▶ [What needs to be done]: Below are some entries. Count how many of their lines include "results", then give that number only.
=======
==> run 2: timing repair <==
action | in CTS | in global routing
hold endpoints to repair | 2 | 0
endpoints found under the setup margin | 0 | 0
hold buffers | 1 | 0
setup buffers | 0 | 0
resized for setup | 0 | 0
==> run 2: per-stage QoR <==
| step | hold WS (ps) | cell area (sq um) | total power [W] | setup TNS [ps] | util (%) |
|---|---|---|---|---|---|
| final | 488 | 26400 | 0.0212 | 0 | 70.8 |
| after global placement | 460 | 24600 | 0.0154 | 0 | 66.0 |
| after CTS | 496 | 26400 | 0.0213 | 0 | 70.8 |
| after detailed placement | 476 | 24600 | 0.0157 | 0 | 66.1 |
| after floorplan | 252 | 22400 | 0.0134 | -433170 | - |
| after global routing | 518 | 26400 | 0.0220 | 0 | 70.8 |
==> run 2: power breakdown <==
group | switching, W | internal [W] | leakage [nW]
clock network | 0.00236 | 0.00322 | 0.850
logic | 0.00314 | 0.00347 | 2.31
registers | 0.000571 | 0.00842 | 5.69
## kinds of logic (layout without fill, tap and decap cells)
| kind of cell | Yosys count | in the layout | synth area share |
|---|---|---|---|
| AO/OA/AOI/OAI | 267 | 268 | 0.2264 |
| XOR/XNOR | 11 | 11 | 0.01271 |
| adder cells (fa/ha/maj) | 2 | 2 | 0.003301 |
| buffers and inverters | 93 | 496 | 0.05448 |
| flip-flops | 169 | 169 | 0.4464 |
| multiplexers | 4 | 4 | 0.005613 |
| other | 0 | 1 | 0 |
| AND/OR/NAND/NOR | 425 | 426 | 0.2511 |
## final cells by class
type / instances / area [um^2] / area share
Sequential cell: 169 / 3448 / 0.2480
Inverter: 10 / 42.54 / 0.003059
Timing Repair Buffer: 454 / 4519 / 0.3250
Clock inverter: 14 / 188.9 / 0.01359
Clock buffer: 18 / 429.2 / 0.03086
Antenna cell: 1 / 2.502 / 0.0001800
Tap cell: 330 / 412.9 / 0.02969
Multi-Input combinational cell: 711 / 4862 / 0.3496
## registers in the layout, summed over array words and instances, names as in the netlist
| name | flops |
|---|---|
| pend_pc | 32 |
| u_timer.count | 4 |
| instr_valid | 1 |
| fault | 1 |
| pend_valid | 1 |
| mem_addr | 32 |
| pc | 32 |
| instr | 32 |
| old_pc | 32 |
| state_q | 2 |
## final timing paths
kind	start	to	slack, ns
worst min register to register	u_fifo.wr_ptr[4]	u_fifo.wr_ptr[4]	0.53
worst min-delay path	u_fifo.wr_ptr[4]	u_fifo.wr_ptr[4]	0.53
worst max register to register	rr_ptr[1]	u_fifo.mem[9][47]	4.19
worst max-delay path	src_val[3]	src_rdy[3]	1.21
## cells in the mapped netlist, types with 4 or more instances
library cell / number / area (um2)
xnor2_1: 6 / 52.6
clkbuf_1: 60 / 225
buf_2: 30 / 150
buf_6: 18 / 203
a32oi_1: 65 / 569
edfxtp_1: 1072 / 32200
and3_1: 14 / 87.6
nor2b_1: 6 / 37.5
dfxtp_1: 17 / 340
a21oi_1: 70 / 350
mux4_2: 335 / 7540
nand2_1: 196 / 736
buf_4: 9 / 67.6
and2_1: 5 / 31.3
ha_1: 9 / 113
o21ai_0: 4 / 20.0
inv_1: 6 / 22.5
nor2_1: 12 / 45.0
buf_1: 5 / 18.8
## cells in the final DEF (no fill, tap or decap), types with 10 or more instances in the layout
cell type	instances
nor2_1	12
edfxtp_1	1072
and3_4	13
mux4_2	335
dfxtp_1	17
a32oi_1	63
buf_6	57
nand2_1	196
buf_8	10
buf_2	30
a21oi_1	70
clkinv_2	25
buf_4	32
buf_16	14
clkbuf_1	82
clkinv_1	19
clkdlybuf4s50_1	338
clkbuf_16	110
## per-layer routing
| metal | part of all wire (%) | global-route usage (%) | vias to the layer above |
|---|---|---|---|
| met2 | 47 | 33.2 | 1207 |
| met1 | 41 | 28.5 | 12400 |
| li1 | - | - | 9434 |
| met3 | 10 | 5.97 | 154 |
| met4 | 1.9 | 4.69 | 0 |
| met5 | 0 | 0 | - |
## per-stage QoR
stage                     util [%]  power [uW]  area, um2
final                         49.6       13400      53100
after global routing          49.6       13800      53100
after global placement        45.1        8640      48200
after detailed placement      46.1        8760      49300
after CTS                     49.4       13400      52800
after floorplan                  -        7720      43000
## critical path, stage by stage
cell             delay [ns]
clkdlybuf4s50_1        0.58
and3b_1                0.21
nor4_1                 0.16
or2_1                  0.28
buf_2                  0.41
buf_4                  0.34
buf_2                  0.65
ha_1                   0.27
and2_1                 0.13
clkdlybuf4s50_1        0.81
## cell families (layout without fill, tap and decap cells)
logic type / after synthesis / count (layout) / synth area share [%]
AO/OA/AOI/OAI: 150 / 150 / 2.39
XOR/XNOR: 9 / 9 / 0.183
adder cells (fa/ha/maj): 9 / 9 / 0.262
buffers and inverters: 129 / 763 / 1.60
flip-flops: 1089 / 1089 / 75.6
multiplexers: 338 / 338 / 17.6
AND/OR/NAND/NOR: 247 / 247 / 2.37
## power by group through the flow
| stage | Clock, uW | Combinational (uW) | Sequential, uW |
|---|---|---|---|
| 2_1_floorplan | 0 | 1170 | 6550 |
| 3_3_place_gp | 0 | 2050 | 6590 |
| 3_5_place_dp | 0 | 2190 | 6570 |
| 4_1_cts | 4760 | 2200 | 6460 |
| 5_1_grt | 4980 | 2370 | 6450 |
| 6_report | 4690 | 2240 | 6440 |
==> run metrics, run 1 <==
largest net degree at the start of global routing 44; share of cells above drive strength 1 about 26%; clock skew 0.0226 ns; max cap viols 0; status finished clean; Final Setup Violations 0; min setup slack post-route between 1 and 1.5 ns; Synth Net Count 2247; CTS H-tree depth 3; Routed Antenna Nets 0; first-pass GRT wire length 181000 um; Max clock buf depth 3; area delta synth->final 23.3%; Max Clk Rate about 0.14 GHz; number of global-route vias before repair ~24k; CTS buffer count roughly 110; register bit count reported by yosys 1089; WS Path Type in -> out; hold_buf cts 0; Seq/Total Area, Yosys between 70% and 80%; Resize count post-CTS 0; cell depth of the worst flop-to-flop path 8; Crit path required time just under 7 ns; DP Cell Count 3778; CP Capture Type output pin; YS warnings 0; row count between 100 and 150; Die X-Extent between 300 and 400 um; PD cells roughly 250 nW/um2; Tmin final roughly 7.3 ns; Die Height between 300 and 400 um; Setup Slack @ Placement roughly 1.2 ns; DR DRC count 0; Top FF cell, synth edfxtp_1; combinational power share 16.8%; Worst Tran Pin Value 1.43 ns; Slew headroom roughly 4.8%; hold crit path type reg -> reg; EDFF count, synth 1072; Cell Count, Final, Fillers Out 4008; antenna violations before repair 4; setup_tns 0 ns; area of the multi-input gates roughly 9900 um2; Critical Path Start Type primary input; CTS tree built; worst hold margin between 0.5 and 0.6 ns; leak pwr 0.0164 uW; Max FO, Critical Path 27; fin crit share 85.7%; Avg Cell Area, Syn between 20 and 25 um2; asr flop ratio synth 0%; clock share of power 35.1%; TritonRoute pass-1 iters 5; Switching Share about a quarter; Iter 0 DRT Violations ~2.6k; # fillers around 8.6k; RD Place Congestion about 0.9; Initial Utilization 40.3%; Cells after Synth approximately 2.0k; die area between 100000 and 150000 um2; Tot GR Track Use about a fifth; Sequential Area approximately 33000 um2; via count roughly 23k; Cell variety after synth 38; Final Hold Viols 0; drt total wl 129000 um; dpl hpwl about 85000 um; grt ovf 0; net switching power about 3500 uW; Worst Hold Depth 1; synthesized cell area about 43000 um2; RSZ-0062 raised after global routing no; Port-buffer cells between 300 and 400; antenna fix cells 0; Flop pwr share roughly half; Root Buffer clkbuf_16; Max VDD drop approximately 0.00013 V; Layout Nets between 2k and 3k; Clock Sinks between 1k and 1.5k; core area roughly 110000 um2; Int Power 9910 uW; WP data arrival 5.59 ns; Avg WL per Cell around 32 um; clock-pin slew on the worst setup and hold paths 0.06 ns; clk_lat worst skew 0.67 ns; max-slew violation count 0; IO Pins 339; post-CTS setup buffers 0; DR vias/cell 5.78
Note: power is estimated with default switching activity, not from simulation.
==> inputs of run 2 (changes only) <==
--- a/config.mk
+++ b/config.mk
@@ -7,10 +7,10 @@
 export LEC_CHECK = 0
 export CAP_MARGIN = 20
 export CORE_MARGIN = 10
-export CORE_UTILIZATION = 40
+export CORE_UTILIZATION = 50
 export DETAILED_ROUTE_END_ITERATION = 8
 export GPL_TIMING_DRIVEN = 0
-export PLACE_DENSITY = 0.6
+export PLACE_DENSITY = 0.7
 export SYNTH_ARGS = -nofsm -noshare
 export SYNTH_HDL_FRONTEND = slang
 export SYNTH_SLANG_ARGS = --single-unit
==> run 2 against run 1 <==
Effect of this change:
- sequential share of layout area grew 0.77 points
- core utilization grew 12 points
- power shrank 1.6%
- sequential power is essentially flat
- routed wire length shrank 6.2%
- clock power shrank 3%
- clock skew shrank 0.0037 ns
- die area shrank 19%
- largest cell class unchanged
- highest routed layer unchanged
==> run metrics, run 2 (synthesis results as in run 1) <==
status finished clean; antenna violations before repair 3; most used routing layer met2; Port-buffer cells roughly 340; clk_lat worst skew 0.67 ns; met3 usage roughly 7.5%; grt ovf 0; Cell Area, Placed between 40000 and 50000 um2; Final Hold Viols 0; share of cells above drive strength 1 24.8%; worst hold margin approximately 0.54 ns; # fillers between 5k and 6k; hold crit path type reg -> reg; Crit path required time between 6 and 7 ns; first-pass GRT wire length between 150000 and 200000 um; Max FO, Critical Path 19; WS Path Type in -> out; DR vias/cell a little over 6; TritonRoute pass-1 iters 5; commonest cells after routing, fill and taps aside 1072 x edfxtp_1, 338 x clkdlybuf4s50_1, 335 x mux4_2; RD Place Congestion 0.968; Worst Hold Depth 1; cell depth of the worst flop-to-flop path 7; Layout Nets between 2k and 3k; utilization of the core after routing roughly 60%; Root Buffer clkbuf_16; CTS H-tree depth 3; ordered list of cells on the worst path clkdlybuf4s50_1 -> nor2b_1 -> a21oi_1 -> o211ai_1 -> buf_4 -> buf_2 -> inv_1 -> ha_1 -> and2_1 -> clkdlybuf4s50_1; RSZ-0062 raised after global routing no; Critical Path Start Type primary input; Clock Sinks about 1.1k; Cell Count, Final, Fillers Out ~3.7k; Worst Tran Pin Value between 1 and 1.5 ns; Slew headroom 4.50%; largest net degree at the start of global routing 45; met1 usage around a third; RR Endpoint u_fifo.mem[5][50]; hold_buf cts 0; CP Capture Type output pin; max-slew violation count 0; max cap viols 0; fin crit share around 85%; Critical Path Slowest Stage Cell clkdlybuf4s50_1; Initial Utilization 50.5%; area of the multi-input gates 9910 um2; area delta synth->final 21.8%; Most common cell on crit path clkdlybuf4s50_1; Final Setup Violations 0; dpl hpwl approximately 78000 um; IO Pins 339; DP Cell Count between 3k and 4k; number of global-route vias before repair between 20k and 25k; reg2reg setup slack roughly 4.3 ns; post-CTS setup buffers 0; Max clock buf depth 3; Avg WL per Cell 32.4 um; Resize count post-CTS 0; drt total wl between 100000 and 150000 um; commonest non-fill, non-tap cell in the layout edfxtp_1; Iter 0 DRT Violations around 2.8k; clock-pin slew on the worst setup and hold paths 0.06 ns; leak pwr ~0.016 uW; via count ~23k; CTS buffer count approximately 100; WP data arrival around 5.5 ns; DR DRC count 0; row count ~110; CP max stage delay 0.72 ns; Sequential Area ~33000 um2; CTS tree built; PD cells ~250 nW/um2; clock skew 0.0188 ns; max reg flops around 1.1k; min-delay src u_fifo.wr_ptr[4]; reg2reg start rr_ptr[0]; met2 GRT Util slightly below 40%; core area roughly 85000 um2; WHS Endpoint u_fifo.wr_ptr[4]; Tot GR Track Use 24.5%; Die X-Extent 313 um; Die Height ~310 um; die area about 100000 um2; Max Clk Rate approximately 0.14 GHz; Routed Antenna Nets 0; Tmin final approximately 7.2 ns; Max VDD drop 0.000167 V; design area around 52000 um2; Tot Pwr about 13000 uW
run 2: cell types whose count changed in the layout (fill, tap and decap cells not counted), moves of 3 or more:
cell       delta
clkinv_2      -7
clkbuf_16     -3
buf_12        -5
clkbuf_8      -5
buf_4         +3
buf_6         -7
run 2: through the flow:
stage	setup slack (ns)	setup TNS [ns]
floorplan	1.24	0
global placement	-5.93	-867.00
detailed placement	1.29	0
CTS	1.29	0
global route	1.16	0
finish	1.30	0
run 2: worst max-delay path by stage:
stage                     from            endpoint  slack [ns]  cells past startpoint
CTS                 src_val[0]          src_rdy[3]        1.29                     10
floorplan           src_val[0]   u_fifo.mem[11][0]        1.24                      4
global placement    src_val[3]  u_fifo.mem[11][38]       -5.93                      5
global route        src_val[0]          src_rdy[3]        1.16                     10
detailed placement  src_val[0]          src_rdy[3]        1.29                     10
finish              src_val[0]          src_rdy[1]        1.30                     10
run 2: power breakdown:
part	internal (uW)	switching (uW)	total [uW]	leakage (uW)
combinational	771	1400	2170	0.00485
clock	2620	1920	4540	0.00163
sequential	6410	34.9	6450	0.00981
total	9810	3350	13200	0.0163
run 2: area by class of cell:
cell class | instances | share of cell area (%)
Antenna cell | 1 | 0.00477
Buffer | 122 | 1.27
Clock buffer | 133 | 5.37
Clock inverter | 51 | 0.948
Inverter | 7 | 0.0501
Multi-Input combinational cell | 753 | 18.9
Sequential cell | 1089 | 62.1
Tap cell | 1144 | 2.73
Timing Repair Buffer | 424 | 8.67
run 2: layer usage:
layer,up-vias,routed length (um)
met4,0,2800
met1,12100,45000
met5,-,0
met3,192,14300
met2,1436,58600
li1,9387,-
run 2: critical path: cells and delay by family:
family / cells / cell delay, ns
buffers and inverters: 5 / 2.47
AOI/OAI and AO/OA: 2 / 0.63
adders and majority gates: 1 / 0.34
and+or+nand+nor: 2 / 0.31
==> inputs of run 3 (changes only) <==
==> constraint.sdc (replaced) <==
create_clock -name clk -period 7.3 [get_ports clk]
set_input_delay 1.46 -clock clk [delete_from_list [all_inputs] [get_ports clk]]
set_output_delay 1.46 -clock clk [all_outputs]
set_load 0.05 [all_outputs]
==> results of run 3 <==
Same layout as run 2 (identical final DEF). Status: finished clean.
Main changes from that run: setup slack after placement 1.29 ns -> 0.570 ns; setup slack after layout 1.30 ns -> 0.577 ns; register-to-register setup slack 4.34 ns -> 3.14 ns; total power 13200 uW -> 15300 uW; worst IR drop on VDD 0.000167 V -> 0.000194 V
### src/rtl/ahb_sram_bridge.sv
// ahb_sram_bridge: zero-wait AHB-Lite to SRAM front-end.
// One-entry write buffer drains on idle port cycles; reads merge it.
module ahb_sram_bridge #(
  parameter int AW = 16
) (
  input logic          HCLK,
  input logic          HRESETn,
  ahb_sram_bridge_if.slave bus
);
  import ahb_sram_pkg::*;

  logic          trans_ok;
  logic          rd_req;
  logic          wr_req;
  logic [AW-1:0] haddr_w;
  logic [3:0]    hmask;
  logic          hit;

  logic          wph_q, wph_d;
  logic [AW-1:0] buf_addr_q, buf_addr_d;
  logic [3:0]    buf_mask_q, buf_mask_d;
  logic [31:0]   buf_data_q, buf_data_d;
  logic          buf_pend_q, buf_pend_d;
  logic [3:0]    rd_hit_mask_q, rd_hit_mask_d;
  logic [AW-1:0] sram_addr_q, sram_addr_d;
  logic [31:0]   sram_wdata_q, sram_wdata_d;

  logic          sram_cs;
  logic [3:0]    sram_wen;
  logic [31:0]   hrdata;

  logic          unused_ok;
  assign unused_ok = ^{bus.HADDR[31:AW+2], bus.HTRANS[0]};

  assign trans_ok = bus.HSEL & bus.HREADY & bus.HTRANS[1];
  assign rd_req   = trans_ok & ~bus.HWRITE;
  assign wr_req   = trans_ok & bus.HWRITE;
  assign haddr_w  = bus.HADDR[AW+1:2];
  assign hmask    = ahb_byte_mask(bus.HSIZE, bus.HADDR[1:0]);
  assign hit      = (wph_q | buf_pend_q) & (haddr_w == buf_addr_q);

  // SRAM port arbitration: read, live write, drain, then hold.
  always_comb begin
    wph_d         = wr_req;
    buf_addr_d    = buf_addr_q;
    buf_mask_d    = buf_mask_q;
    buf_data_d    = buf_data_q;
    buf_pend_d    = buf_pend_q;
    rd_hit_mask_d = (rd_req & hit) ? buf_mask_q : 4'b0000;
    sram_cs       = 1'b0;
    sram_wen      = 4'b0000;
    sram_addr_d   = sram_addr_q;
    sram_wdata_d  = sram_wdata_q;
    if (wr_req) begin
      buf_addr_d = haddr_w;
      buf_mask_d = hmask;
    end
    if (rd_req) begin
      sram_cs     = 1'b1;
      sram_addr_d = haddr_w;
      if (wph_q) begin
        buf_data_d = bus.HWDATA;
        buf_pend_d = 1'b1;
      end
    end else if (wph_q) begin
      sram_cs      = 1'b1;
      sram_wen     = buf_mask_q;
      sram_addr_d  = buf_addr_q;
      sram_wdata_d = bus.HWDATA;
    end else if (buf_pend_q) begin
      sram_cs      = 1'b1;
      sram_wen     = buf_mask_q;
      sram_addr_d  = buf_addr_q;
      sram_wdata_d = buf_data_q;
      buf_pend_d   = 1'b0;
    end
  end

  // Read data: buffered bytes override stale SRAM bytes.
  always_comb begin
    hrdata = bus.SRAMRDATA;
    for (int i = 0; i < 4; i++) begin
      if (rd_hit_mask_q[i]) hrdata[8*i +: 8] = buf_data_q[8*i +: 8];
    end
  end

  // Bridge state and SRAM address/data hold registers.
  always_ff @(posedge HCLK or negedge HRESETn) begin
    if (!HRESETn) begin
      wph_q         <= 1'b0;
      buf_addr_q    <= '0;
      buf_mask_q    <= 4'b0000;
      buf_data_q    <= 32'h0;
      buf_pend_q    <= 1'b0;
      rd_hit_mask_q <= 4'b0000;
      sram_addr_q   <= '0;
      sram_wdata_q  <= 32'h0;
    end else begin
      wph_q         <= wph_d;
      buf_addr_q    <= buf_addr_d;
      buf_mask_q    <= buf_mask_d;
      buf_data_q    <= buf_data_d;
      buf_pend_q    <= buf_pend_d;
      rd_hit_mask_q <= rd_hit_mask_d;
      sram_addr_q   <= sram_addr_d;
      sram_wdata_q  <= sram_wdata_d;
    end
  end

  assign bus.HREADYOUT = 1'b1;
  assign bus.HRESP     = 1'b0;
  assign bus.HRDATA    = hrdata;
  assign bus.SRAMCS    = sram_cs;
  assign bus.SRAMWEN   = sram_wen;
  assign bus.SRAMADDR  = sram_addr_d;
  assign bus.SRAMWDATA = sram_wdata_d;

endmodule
=======
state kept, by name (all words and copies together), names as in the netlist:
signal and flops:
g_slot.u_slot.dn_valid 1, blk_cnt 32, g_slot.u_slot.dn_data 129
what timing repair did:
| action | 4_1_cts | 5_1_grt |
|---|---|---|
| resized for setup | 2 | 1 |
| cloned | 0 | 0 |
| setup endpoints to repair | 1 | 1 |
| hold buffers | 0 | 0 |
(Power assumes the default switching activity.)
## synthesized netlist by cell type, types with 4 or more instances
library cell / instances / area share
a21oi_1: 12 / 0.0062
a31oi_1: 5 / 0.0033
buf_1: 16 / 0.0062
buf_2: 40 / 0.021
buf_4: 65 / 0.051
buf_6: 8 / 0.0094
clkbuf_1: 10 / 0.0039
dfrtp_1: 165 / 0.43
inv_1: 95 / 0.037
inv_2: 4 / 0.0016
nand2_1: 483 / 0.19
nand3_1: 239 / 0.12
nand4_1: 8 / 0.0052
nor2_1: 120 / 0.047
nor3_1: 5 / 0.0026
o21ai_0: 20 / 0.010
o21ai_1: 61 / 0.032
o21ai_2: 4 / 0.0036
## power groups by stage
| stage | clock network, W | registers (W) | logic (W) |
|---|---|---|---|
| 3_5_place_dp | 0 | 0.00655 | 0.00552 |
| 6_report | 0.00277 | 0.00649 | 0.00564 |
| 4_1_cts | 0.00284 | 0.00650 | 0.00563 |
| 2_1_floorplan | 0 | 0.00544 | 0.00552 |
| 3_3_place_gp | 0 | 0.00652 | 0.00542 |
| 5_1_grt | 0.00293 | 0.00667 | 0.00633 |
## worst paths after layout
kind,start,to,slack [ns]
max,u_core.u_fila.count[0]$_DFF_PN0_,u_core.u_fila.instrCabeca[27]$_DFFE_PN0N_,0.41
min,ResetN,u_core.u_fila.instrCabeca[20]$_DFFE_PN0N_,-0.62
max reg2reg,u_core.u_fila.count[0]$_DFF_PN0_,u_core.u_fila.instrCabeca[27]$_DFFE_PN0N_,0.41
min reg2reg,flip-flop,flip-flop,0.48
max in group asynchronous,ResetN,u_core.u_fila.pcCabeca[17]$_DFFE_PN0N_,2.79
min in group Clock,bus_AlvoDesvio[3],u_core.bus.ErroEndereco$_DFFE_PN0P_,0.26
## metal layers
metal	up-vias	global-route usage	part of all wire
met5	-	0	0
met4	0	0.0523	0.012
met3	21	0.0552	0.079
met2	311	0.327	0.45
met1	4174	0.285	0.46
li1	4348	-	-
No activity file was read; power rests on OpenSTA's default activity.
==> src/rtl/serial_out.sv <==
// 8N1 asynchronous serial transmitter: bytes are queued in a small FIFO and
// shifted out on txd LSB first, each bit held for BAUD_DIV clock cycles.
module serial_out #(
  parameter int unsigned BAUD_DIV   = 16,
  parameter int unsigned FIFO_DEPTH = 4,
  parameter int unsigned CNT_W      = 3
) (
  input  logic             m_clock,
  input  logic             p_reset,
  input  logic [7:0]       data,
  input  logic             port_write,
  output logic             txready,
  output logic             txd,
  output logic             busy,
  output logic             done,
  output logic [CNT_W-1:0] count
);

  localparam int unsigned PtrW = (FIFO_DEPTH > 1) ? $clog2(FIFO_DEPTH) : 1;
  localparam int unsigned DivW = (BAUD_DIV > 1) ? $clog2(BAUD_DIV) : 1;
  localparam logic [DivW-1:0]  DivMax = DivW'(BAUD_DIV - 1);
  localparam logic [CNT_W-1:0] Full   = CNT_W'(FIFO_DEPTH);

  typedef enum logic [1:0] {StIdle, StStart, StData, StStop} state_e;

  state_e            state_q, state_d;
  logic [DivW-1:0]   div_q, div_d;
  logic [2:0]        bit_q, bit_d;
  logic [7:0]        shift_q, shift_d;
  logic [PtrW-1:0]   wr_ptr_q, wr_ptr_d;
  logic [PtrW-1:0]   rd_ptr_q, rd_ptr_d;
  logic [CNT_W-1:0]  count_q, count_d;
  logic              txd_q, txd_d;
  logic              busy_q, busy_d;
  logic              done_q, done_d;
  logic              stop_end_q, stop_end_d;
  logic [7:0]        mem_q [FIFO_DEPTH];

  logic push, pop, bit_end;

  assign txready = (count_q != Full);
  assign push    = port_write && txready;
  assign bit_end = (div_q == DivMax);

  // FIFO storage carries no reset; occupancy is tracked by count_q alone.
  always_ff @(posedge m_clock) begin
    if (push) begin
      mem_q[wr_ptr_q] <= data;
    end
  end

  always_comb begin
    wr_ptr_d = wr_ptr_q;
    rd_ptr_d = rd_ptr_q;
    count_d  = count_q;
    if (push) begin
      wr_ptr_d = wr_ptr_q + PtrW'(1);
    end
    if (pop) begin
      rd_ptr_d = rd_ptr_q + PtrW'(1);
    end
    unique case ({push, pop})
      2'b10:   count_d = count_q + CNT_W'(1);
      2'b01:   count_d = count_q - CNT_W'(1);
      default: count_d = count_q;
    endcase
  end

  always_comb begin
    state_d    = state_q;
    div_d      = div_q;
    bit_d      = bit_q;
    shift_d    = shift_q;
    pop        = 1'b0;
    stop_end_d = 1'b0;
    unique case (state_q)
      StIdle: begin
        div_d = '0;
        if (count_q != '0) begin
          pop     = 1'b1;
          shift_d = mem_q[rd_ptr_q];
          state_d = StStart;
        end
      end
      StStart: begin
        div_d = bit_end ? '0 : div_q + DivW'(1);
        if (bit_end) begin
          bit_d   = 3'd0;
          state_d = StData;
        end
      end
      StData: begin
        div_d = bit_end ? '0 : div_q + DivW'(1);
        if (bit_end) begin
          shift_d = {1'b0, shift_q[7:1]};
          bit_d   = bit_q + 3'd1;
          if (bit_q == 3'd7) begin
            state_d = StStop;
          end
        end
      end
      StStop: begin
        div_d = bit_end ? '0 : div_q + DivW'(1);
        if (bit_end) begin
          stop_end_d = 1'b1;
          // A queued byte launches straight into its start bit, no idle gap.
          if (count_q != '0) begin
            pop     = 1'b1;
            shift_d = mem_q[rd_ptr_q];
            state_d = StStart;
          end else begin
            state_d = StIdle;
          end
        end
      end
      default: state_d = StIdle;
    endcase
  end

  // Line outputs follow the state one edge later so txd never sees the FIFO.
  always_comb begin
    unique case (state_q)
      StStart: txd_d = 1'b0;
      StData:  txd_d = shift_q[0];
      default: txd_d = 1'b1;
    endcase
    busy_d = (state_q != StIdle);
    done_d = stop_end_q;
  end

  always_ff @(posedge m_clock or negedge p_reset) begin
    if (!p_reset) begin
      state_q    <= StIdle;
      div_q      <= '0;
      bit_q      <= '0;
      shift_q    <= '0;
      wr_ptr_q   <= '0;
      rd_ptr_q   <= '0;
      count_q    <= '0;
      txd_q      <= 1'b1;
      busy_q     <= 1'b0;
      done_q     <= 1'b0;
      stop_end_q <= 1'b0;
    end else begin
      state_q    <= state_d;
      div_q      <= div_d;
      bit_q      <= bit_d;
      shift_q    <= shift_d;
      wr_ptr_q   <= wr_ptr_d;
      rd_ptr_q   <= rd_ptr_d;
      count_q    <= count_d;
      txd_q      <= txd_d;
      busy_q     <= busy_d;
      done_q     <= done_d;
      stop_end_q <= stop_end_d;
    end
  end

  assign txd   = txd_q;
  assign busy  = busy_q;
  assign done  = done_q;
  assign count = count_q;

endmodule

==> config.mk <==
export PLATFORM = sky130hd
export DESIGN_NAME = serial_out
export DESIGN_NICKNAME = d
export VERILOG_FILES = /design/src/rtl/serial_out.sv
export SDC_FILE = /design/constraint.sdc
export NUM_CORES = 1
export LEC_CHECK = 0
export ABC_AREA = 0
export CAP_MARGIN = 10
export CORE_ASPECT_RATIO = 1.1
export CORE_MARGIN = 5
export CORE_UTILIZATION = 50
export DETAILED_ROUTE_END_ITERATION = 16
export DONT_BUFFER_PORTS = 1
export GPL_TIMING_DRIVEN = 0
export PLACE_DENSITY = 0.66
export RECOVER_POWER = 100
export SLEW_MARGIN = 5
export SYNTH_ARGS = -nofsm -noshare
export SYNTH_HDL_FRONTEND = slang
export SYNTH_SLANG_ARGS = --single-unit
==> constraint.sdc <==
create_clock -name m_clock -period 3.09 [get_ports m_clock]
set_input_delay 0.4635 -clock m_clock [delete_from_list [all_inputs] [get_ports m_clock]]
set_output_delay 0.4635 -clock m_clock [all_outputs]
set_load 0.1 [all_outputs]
=======
▶ [Solution to the problem]: 2